## ACTIVITY
Transcribe the records below. Leave nothing out and change nothing.

## AVAILABLE DATA
===== src/rtl/dma_err_pkg.sv =====
package dma_err_pkg;

    typedef enum logic [2:0] {
        ET_NONE  = 3'd0,
        ET_DESC  = 3'd1,
        ET_NONFW = 3'd2,
        ET_TMO   = 3'd3,
        ET_PBUS  = 3'd4,
        ET_SBUS  = 3'd5
    } err_type_e;

    typedef struct packed {
        err_type_e etype;
        logic      chv;
        logic      rx;
    } err_tag_t;

    // A not-ready descriptor is a fault unless a transmit exception covers it.
    function automatic logic desc_fault(input logic rx, input logic ready,
                                        input logic first, input logic last,
                                        input logic backed);
        logic excused;
        excused = !rx && (first || (backed && !last));
        return !ready && !excused;
    endfunction

    function automatic err_type_e pb_type(input logic [1:0] kind);
        case (kind)
            2'b00:   return ET_NONFW;
            2'b01:   return ET_TMO;
            default: return ET_PBUS;
        endcase
    endfunction

endpackage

## COMPLETED TASK
===== src/rtl/dma_err_pkg.sv =====
package dma_err_pkg;

    typedef enum logic [2:0] {
        ET_NONE  = 3'd0,
        ET_DESC  = 3'd1,
        ET_NONFW = 3'd2,
        ET_TMO   = 3'd3,
        ET_PBUS  = 3'd4,
        ET_SBUS  = 3'd5
    } err_type_e;

    typedef struct packed {
        err_type_e etype;
        logic      chv;
        logic      rx;
    } err_tag_t;

    // A not-ready descriptor is a fault unless a transmit exception covers it.
    function automatic logic desc_fault(input logic rx, input logic ready,
                                        input logic first, input logic last,
                                        input logic backed);
        logic excused;
        excused = !rx && (first || (backed && !last));
        return !ready && !excused;
    endfunction

    function automatic err_type_e pb_type(input logic [1:0] kind);
        case (kind)
            2'b00:   return ET_NONFW;
            2'b01:   return ET_TMO;
            default: return ET_PBUS;
        endcase
    endfunction

endpackage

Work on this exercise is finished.